Books Review

Smut

Book | Alan Bennett
By Damian Van Denburgh

Don’t let the title fool you.

British playwright and memoirist Alan Bennett is known for artfully capturing the lives of his humdrum characters while revealing the turmoil that lurks just below their composed surfaces. His latest book, Smut, continues this approach with two novellas that look at some of the limits and lies of self-perception. In "The Greening of Mrs. Donaldson," the protagonist finds her life—and her purse—uncomfortably empty after her husband's death, and decides to take in a young couple as boarders. Through them, she gets a job working as a Simulated Patient, an amateur actor with a given set of symptoms who helps doctors with their training.
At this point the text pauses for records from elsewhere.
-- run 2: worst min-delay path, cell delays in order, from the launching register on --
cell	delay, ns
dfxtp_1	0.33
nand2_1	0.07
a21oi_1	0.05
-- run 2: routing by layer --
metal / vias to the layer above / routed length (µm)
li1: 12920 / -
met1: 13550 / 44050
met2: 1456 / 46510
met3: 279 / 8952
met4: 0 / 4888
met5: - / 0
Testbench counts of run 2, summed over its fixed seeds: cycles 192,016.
Background: an optimization exercise with open tools, aiming at small area, a short achievable clock period and few clock cycles per item. Do not read the settings as production practice.
Function was checked by simulation only, so behaviour that the tests miss may differ from the original.

--- flow/flow/run.sh ---
#!/bin/bash
# Layout flow: the standard flow (standard.sh), run in two steps so that
# synthesis is exactly the standard one, with one change for the layout:
# the input and output port buffers are buf_2 cells (buffer_ports otherwise
# picks clkdlybuf4s50 delay cells). Each step's full output goes to its log.
set -euo pipefail
bash standard.sh synth > synth.log 2>&1
bash standard.sh "BUFFER_PORTS_ARGS=-buffer_cell sky130_fd_sc_hd__buf_2" finish > layout.log 2>&1
--- flow/standard.sh ---
#!/bin/bash
# synth_recipe.tcl (not shown) runs the flow's synth.tcl, then flattens the netlist and writes it again
# the make line also repeats each setting of config.mk as NAME=value (left out here)
make -C /OpenROAD-flow-scripts/flow DESIGN_CONFIG=/design/flow/config.mk WORK_HOME=/design/flow/orfs CLKGATE_MAP_FILE= SYNTH_SCRIPT=/design/flow/synth_recipe.tcl "${@:-finish}"
--- flow/config.mk ---
export PLATFORM = sky130hd
export DESIGN_NAME = fp8_block_int8
export DESIGN_NICKNAME = fp8_block_int8
export VERILOG_FILES = /design/flow/design.v
export SDC_FILE = /design/flow/constraint.sdc
export NUM_CORES = 8
export LEC_CHECK = 0
export CAP_MARGIN = 20
export CORE_MARGIN = 2
export CORE_UTILIZATION = 65
export CTS_CLUSTER_DIAMETER = 100
export CTS_CLUSTER_SIZE = 25
export PLACE_DENSITY = 0.75
export SLEW_MARGIN = 20
--- flow/constraint.sdc ---
create_clock -name core_clock -period 40.0 [get_ports {clk}]
set_input_delay 8.0000 -clock core_clock [delete_from_list [all_inputs] [get_ports {clk}]]
set_output_delay 8.0000 -clock core_clock [all_outputs]
set_load 0.01 [all_outputs]
--- flow/design.v ---
module bic_adv (
    input  wire [31:0] s,
    output wire [31:0] n
);
    function automatic [31:0] advance32(input [31:0] v);
        integer i;
        reg [31:0] x;
        begin
            x = v;
            for (i = 0; i < 32; i = i + 1)
                x = (x >> 1) ^ (x[0] ? 32'h8020_0003 : 32'h0);
            advance32 = x;
        end
    endfunction
    assign n = advance32(s);
endmodule
What follows belongs to an exercise in optimizing a design on an open flow for small area, a short achievable clock period and few clock cycles; a production flow would make more cautious choices.
At most, simulation tests tie the RTL to the original design; equivalence was not proved.
Function not checked in run 6: the RTL went through the layout flow alone.

==> flow/design.v (outline; a module is shown in full before it is edited, if it fits) <==
// module pass_comparator: 213 lines
// module int_check: 10 lines
// module mod_step: 29 lines
// module crc64_step: 1583 lines
// module crc_x2: 3 lines
// module crc_xn2: 3 lines
module pass_comparator (
    input  wire        clk,
    input  wire        rst,
    input  wire        start,
    input  wire        coded,       
    input  wire [1:0]  trap,        
    input  wire [1:0]  trap_tag,    
    input  wire [7:0]  p_len,       
    input  wire [7:0]  k_len,       
    output wire        ready,
    output reg         rd_en,
    output wire [6:0]  rd_addr,
    input  wire [63:0] p_value,
    input  wire [19:0] p_lii,
    input  wire [1:0]  p_tag,
    input  wire [63:0] k_value,
    input  wire [19:0] k_lii,
    input  wire [1:0]  k_tag,
    output reg         done,
    output reg  [3:0]  verdict,
    output reg  [7:0]  word,
    output wire [63:0] sig
);
  // ...
==> flow/flow/run.sh <==
#!/bin/bash
# The standard layout (standard.sh, its synthesis unchanged), except that
# every input and output port is buffered by a plain buf_1 (repair may resize
# it) instead of the delay buffer buffer_ports picks by itself.
# Each step's full output goes to a log file of its own here.
set -euo pipefail
bash standard.sh synth > synth.log 2>&1
export BUFFER_PORTS_ARGS="-buffer_cell sky130_fd_sc_hd__buf_1"
bash standard.sh floorplan > floorplan.log 2>&1
bash standard.sh place > place.log 2>&1
bash standard.sh cts > cts.log 2>&1
bash standard.sh route > route.log 2>&1
bash standard.sh finish > finish.log 2>&1
==> flow/standard.sh <==
#!/bin/bash
# synth_recipe.tcl (not shown) runs the flow's synth.tcl, then flattens the netlist and writes it again
# the make line also repeats each setting of config.mk as NAME=value (left out here)
make -C /OpenROAD-flow-scripts/flow DESIGN_CONFIG=/design/flow/config.mk WORK_HOME=/design/flow/orfs CLKGATE_MAP_FILE= SYNTH_SCRIPT=/design/flow/synth_recipe.tcl "${@:-finish}"
==> flow/config.mk <==
export PLATFORM = sky130hd
export DESIGN_NAME = pass_comparator
export DESIGN_NICKNAME = pass_comparator
export VERILOG_FILES = /design/flow/design.v
export SDC_FILE = /design/flow/constraint.sdc
export NUM_CORES = 4
export LEC_CHECK = 0
export CAP_MARGIN = 20
export CORE_MARGIN = 2
export CORE_UTILIZATION = 40
export CTS_CLUSTER_DIAMETER = 100
export CTS_CLUSTER_SIZE = 20
export SLEW_MARGIN = 20
export SYNTH_HIERARCHICAL = 1
==> flow/constraint.sdc <==
create_clock -name core_clock -period 70.0 [get_ports {clk}]
set_input_delay 14.0000 -clock core_clock [delete_from_list [all_inputs] [get_ports {clk}]]
set_output_delay 14.0000 -clock core_clock [all_outputs]
set_load 0.01 [all_outputs]
From an optimization exercise on the open Yosys and OpenROAD flow, aimed at small area; shortcuts taken in it are not production practice. In this exercise RTL edits were held to simulation tests only and were not proved equivalent to the original. Power is estimated from default activity; no workload was simulated.

indigo:
==> flow/design.v (excerpt) <==
module cle_eval (
    input  wire               clk,
    input  wire               rst,
    input  wire               start,
    output wire               ready,
    output reg                done,
    input  wire signed [31:0] y,
    input  wire signed [31:0] sp,
    input  wire signed [31:0] f,
    input  wire signed [31:0] kp,
    input  wire signed [31:0] ki,
    input  wire signed [31:0] kd,
    input  wire signed [31:0] kff,
    input  wire        [19:0] shift,
    input  wire signed [31:0] umin,
    input  wire signed [31:0] umax,
    input  wire               first,
    input  wire               held,
    input  wire               blocked,
    input  wire               bump,
    input  wire signed [63:0] iacc,
    input  wire        [4:0]  shi_last,
    input  wire signed [31:0] yprev,
    input  wire signed [31:0] u_last,
    output reg  signed [31:0] e_o,
    output reg  signed [63:0] p_o,
    output reg  signed [63:0] i_o,
    output reg  signed [63:0] d_o,
    output reg  signed [63:0] ff_o,
    output reg  signed [63:0] raw_o,
    output wire signed [31:0] u_o,
    output reg  signed [63:0] iacc_o,
    output reg         [4:0]  shi_o,
    output wire               sat_o
);
    localparam [5:0] LAST = 6'd38;
    reg        busy;
    reg  [5:0] cyc;
    assign ready = ~busy;
    wire accept = start & ~busy;
    reg         dy32;
    reg  [31:0] umn, umx;
    reg  [4:0]  shi;
    reg         r_held, r_blocked, r_bump;
  ...
Size in the first run: about 5,500 cells after synthesis, about 620 flip-flops.
Settings: LEC_CHECK=0, CAP_MARGIN=20, CORE_AREA=2.5 2.5 457.5 247.5, DIE_AREA=0 0 460 250, GPL_ROUTABILITY_DRIVEN=0, PLACE_DENSITY=0.5, SETUP_SLACK_MARGIN=0.3, SLEW_MARGIN=20; clock period 12.5 ns.
standard.sh (not shown) runs the stock make flow with config.mk's settings and CLKGATE_MAP_FILE= SYNTH_SCRIPT=/design/flow/synth_recipe.tcl, a recipe that flattens the netlist after the stock synthesis.
==> flow/flow/run.sh <==
#!/bin/bash
set -euo pipefail
W=$(pwd)
# ORFS's synth.tcl, with ABC's script replaced
sed 's#^source \$::env(SCRIPTS_DIR)/synth_preamble.tcl$#&\nset abc_args [list -script '"$W"'/flow/abc_area.script {*}$lib_args {*}$lib_dont_use_args -constr $::env(OBJECTS_DIR)/abc.constr]#' \
    "$FLOW_HOME/scripts/synth.tcl" > "$W/flow_synth_main.tcl"
grep -q 'flow/abc_area.script' "$W/flow_synth_main.tcl"
# The standard flow's synthesis script, sourcing the modified synth.tcl
sed 's#^source \$::env(SCRIPTS_DIR)/synth.tcl$#source '"$W"'/flow_synth_main.tcl#' "$W/synth_recipe.tcl" > "$W/flow_synth.tcl"
grep -q 'flow_synth_main.tcl' "$W/flow_synth.tcl"
bash "$W/standard.sh" "SYNTH_SCRIPT=$W/flow_synth.tcl" \
    "BUFFER_PORTS_ARGS=-buffer_cell sky130_fd_sc_hd__buf_1" \
    "CTS_ARGS=-sink_clustering_enable -repair_clock_nets -dont_use_dummy_load" finish > "$W/flow_make.log" 2>&1
==> flow/flow/abc_area.script <==
strash
dch
map -D 9000
buffer -c
topo
upsize -c -D 9000
dnsize -c -D 9000
stime -c
Input changes introduced in onyx (baseline for comparison: indigo):
# indigo
export LEC_CHECK = 0
export CAP_MARGIN = 20
export CORE_AREA = 2.5 2.5 457.5 247.5
export DIE_AREA = 0 0 460 250
export GPL_ROUTABILITY_DRIVEN = 0
export PLACE_DENSITY = 0.5
export SETUP_SLACK_MARGIN = 0.3
export SLEW_MARGIN = 20
create_clock -name core_clock -period 12.5 [get_ports {clk}]
# onyx
export LEC_CHECK = 0
export CAP_MARGIN = 20
export CORE_AREA = 2.5 2.5 457.5 247.5
export DIE_AREA = 0 0 460 250
export PLACE_DENSITY = 0.5
export SETUP_SLACK_MARGIN = 0.3
export SLEW_MARGIN = 20
create_clock -name core_clock -period 12.5 [get_ports {clk}]
-- flow/flow/run.sh --
<<< indigo, line 12
    "BUFFER_PORTS_ARGS=-buffer_cell sky130_fd_sc_hd__buf_1" \
    "CTS_ARGS=-sink_clustering_enable -repair_clock_nets -dont_use_dummy_load" finish > "$W/flow_make.log" 2>&1
>>> onyx, line 12
    "BUFFER_PORTS_ARGS=-buffer_cell sky130_fd_sc_hd__buf_1" finish > "$W/flow_make.log" 2>&1
Notes after the runs:
- Against indigo, final area in onyx rose by a few percent.
- Compared indigo against onyx; fmax within noise.
- onyx vs indigo, fraction of met1 tracks used by global routing went up by 4.1 points.
- Slowest cell on the critical path: sky130_fd_sc_hd__a2111oi_0 -> indigo, sky130_fd_sc_hd__nor2_2 -> onyx
- Worst setup path endpoint = p_o[0]: onyx; worst setup path endpoint = raw_o[30]: indigo
- Per the final summary, onyx finished and its layout is clean on timing, DRC and antenna.
- Per the comparison of onyx with indigo, worst endpoint data arrival time climbed 0.10 ns, first-pass GRT wire length saw an increase, footprint of the multi-input gates comparable.
[inputs] pepper vs onyx
# onyx
export LEC_CHECK = 0
export CAP_MARGIN = 20
export CORE_AREA = 2.5 2.5 457.5 247.5
export DIE_AREA = 0 0 460 250
export PLACE_DENSITY = 0.5
export SETUP_SLACK_MARGIN = 0.3
export SLEW_MARGIN = 20
create_clock -name core_clock -period 12.5 [get_ports {clk}]
# pepper
export LEC_CHECK = 0
export CAP_MARGIN = 20
export CORE_AREA = 2.5 2.5 457.5 247.5
export DIE_AREA = 0 0 460 250
export GPL_ROUTABILITY_DRIVEN = 0
export PLACE_DENSITY = 0.55
export SETUP_SLACK_MARGIN = 0.3
export SLEW_MARGIN = 20
create_clock -name core_clock -period 12.5 [get_ports {clk}]
-- flow/flow/run.sh --
<<< onyx, line 12
    "BUFFER_PORTS_ARGS=-buffer_cell sky130_fd_sc_hd__buf_1" finish > "$W/flow_make.log" 2>&1
>>> pepper, line 12
    "BUFFER_PORTS_ARGS=-buffer_cell sky130_fd_sc_hd__buf_1" \
    "CTS_ARGS=-sink_clustering_enable -repair_clock_nets -dont_use_dummy_load" finish > "$W/flow_make.log" 2>&1
Findings:
- Against onyx, the final cell area of pepper is lower.
- Summary of pepper over onyx: total routing usage reported by global routing -4.0 points; critical path depth went down by 12%; worst voltage drop across the vdd grid fell by 17%; required time at the endpoint of the critical path lower.
- Re number of port buffers: no difference whatsoever between pepper and onyx.


== north ==
cle_eval again, from the RTL that the note above started with.
==> flow/config.mk <==
export PLATFORM = sky130hd
export DESIGN_NAME = cle_eval
export DESIGN_NICKNAME = cle_eval
export VERILOG_FILES = /design/flow/design.v
export SDC_FILE = /design/flow/constraint.sdc
export NUM_CORES = 8
export LEC_CHECK = 0
export CAP_MARGIN = 20
export CORE_AREA = 2.5 2.5 457.5 247.5
export DIE_AREA = 0 0 460 250
export PLACE_DENSITY = 0.5
export SETUP_SLACK_MARGIN = 0.3
export SLEW_MARGIN = 20
==> flow/constraint.sdc <==
create_clock -name core_clock -period 12.5 [get_ports {clk}]
set_input_delay 2.5000 -clock core_clock [delete_from_list [all_inputs] [get_ports {clk}]]
set_output_delay 2.5000 -clock core_clock [all_outputs]
set_load 0.01 [all_outputs]
==> flow/flow/run.sh <==
#!/bin/bash
set -euo pipefail
W=$(pwd)
# ORFS's synth.tcl, with ABC's script replaced
sed 's#^source \$::env(SCRIPTS_DIR)/synth_preamble.tcl$#&\nset abc_args [list -script '"$W"'/flow/abc_area.script {*}$lib_args {*}$lib_dont_use_args -constr $::env(OBJECTS_DIR)/abc.constr]#' \
    "$FLOW_HOME/scripts/synth.tcl" > "$W/flow_synth_main.tcl"
grep -q 'flow/abc_area.script' "$W/flow_synth_main.tcl"
# The standard flow's synthesis script, sourcing the modified synth.tcl
sed 's#^source \$::env(SCRIPTS_DIR)/synth.tcl$#source '"$W"'/flow_synth_main.tcl#' "$W/synth_recipe.tcl" > "$W/flow_synth.tcl"
grep -q 'flow_synth_main.tcl' "$W/flow_synth.tcl"
bash "$W/standard.sh" "SYNTH_SCRIPT=$W/flow_synth.tcl" \
    "BUFFER_PORTS_ARGS=-buffer_cell sky130_fd_sc_hd__buf_1" \
    "CTS_ARGS=-sink_clustering_enable -repair_clock_nets -dont_use_dummy_load" finish > "$W/flow_make.log" 2>&1
Scripts as last shown in full above: flow/flow/abc_area.script
north | status: complete | timing, DRC, antenna: pass
Inputs modified between north and south:
# north
export LEC_CHECK = 0
export CAP_MARGIN = 20
export CORE_AREA = 2.5 2.5 457.5 247.5
export DIE_AREA = 0 0 460 250
export PLACE_DENSITY = 0.5
export SETUP_SLACK_MARGIN = 0.3
export SLEW_MARGIN = 20
create_clock -name core_clock -period 12.5 [get_ports {clk}]
# south
export LEC_CHECK = 0
export CAP_MARGIN = 20
export CORE_AREA = 2.5 2.5 457.5 247.5
export DIE_AREA = 0 0 460 250
export GPL_ROUTABILITY_DRIVEN = 0
export PLACE_DENSITY = 0.55
export SETUP_SLACK_MARGIN = 0.3
export SLEW_MARGIN = 20
create_clock -name core_clock -period 12.5 [get_ports {clk}]
diff --git a/flow/flow/run.sh b/flow/flow/run.sh
--- a/flow/flow/run.sh
+++ b/flow/flow/run.sh
@@ -13 +13 @@
-    "CTS_ARGS=-sink_clustering_enable -repair_clock_nets -dont_use_dummy_load" finish > "$W/flow_make.log" 2>&1
+    "CTS_ARGS=-sink_clustering_enable -repair_clock_nets -dont_use_dummy_load -sink_clustering_size 25 -sink_clustering_max_diameter 50" finish > "$W/flow_make.log" 2>&1
==> comparison <==
- Of south and north, the run reporting the higher total power was north.
- Sort south and north by fraction of layout instances using a drive strength above 1 asc -> top: south
- Going from north to south, the worst setup slack was found to have gone down by 0.43 ns.
- Multi-input logic portion of the cell area: south higher than north
- Between south and north, it is south whose wire length is lower, by 7.4%.
- Between south and north, it is south whose non-clock buffer count is lower, by 200.
- The standard cells in south occupy less silicon area than those in north do.
Modified inputs, east compared to south
# south
export LEC_CHECK = 0
export CAP_MARGIN = 20
export CORE_AREA = 2.5 2.5 457.5 247.5
export DIE_AREA = 0 0 460 250
export GPL_ROUTABILITY_DRIVEN = 0
export PLACE_DENSITY = 0.55
export SETUP_SLACK_MARGIN = 0.3
export SLEW_MARGIN = 20
create_clock -name core_clock -period 12.5 [get_ports {clk}]
# east
export LEC_CHECK = 0
export CAP_MARGIN = 20
export CORE_AREA = 2.5 2.5 417.5 217.5
export DIE_AREA = 0 0 420 220
export PLACE_DENSITY = 0.65
export SETUP_SLACK_MARGIN = 0.3
export SLEW_MARGIN = 20
create_clock -name core_clock -period 12.5 [get_ports {clk}]
diff --git a/flow/flow/run.sh b/flow/flow/run.sh
--- a/flow/flow/run.sh
+++ b/flow/flow/run.sh
@@ -13 +13 @@
-    "CTS_ARGS=-sink_clustering_enable -repair_clock_nets -dont_use_dummy_load -sink_clustering_size 25 -sink_clustering_max_diameter 50" finish > "$W/flow_make.log" 2>&1
+    "CTS_ARGS=-sink_clustering_enable -repair_clock_nets -dont_use_dummy_load" finish > "$W/flow_make.log" 2>&1
Results
Of east and south, south shows the lower wire length of the first global-routing pass, with east above it. From south to east the numbers moved as follows: routed wire length picked up an extra 3.8%; effective utilization at floorplan picked up an extra 9.5 points.


run B:
cle_eval, a different RTL version from the one above (not shown whole).
For scale: about 5400 cells after synthesis, about 900 I/O pins, roughly 0.041 mm² of cells after synthesis.
==> flow/config.mk <==
export PLATFORM = sky130hd
export DESIGN_NAME = cle_eval
export DESIGN_NICKNAME = cle_eval
export VERILOG_FILES = /design/flow/design.v
export SDC_FILE = /design/flow/constraint.sdc
export NUM_CORES = 8
export LEC_CHECK = 0
export CAP_MARGIN = 10
export CORE_AREA = 2.5 2.5 457.5 247.5
export DIE_AREA = 0 0 460 250
export PLACE_DENSITY = 0.5
export SETUP_SLACK_MARGIN = 0.3
export SLEW_MARGIN = 10
==> flow/constraint.sdc <==
create_clock -name core_clock -period 12.5 [get_ports {clk}]
set_input_delay 2.5000 -clock core_clock [delete_from_list [all_inputs] [get_ports {clk}]]
set_output_delay 2.5000 -clock core_clock [all_outputs]
set_load 0.01 [all_outputs]
==> flow/flow/run.sh <==
#!/bin/bash
set -euo pipefail
W=$(pwd)
# ORFS's synth.tcl, with ABC's script replaced
sed 's#^source \$::env(SCRIPTS_DIR)/synth_preamble.tcl$#&\nset abc_args [list -script '"$W"'/flow/abc_area.script {*}$lib_args {*}$lib_dont_use_args -constr $::env(OBJECTS_DIR)/abc.constr]#' \
    "$FLOW_HOME/scripts/synth.tcl" > "$W/flow_synth_main.tcl"
grep -q 'flow/abc_area.script' "$W/flow_synth_main.tcl"
# The standard flow's synthesis script, sourcing the modified synth.tcl
sed 's#^source \$::env(SCRIPTS_DIR)/synth.tcl$#source '"$W"'/flow_synth_main.tcl#' "$W/synth_recipe.tcl" > "$W/flow_synth.tcl"
grep -q 'flow_synth_main.tcl' "$W/flow_synth.tcl"
bash "$W/standard.sh" "SYNTH_SCRIPT=$W/flow_synth.tcl" \
    "BUFFER_PORTS_ARGS=-buffer_cell sky130_fd_sc_hd__buf_1" finish > "$W/flow_make.log" 2>&1
Scripts as last shown in full above: flow/flow/abc_area.script
Run B had finished all stages when the layout checks came back failing, citing capacitance limit, slew limit.
Edits applied to the flow inputs when going from run B to run D:
# run B
export LEC_CHECK = 0
export CAP_MARGIN = 10
export CORE_AREA = 2.5 2.5 457.5 247.5
export DIE_AREA = 0 0 460 250
export PLACE_DENSITY = 0.5
export SETUP_SLACK_MARGIN = 0.3
export SLEW_MARGIN = 10
create_clock -name core_clock -period 12.5 [get_ports {clk}]
# run D
export LEC_CHECK = 0
export CAP_MARGIN = 20
export CORE_AREA = 2.5 2.5 457.5 247.5
export DIE_AREA = 0 0 460 250
export PLACE_DENSITY = 0.5
export SETUP_SLACK_MARGIN = 0.3
export SLEW_MARGIN = 20
create_clock -name core_clock -period 12.5 [get_ports {clk}]
## What came out
Run D finished every stage and its layout cleared the timing, DRC and antenna checks. Status run B: flow complete, layout not clean - capacitance limit, slew limit. On part of the total power dissipated in the clock network, the higher figure sits with run B, not run D. Compared with run B, run D shows number of antenna violations at the first check in global routing higher by about 20%. There was hardly any difference in via count between run B and run D. Run B and run D ended up with nearly the same non-clock buffer count. Run D vs. run B: H-tree depth down 1, routing usage on met2 up 0.48 points, fraction of area in multi-input gates flat, design area flat, clock network area share down 0.28 points. Run D against run B: detailed-placement wirelength estimate closely matched the old numbers; wire length reported by the detailed router decreased by about 0.36% relative to the old numbers.

## afterwards: timing with drivers on the ports
In the flow no input, the clock included, has a driving cell. The finished layouts below were timed again as built, in two steps. Step 1: set_driving_cell puts a clkbuf_16 on clk and a buf_2 on each other input, an assumption about the parent block. Step 2 also shifts input and output timing later by t, the mid clock arrival at the registers, as if the neighbouring blocks saw the same clock. a / b / c = no drivers / after step 1 / after step 2; a / b = the first two.
| run | t, ns | slack for setup (ns) | worst register clock-pin slew, ns | worst data-port slew with drivers (ns) |
|---|---|---|---|---|
| indigo | 0.760 | 0.854 / 0.854 / 0.854 | 0.08 / 0.08 | 0.18 |
| onyx | 0.786 | 0.831 / 0.831 / 0.831 | 0.10 / 0.10 | 0.11 |
| pepper | 0.764 | 0.504 / 0.504 / 0.504 | 0.08 / 0.08 | 0.20 |
| north | 0.757 | 0.915 / 0.915 / 0.915 | 0.08 / 0.08 | 0.11 |
| south | 0.743 | 0.483 / 0.483 / 0.483 | 0.11 / 0.11 | 0.19 |
| east | 0.760 | 0.994 / 0.994 / 0.994 | 0.08 / 0.08 | 0.22 |
| run B | 0.766 | 0.528 / 0.528 / 0.528 | 0.10 / 0.10 | 0.32 |
| run D | 0.802 | 0.474 / 0.474 / 0.474 | 0.10 / 0.10 | 0.26 |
By playing out her various roles, Mrs. D. gains access to aspects of herself that were off limits while she was married. But her situation quickly becomes more complicated when her boarders, perpetually short of rent, propose a sexual bartering system that she can't seem to say no to. Thanks to Bennett's linguistic mastery and wit, the story has the pacing of a smart screwball comedy; none of it feels forced or insulting and all of it goes down like good medicine. However, the second story, "The Shielding of Mrs. Forbes," in which Graham Forbes, a gay man, marries Betty Green because she has more money in stocks than she seems to realize, lacks the freshness and unexpected humor of the first, and the story's complicated double-crossings result in a joyless tangle. There's much to love for Bennett fans in Smut, but it might not be the best place to start for someone new to his considerable talents.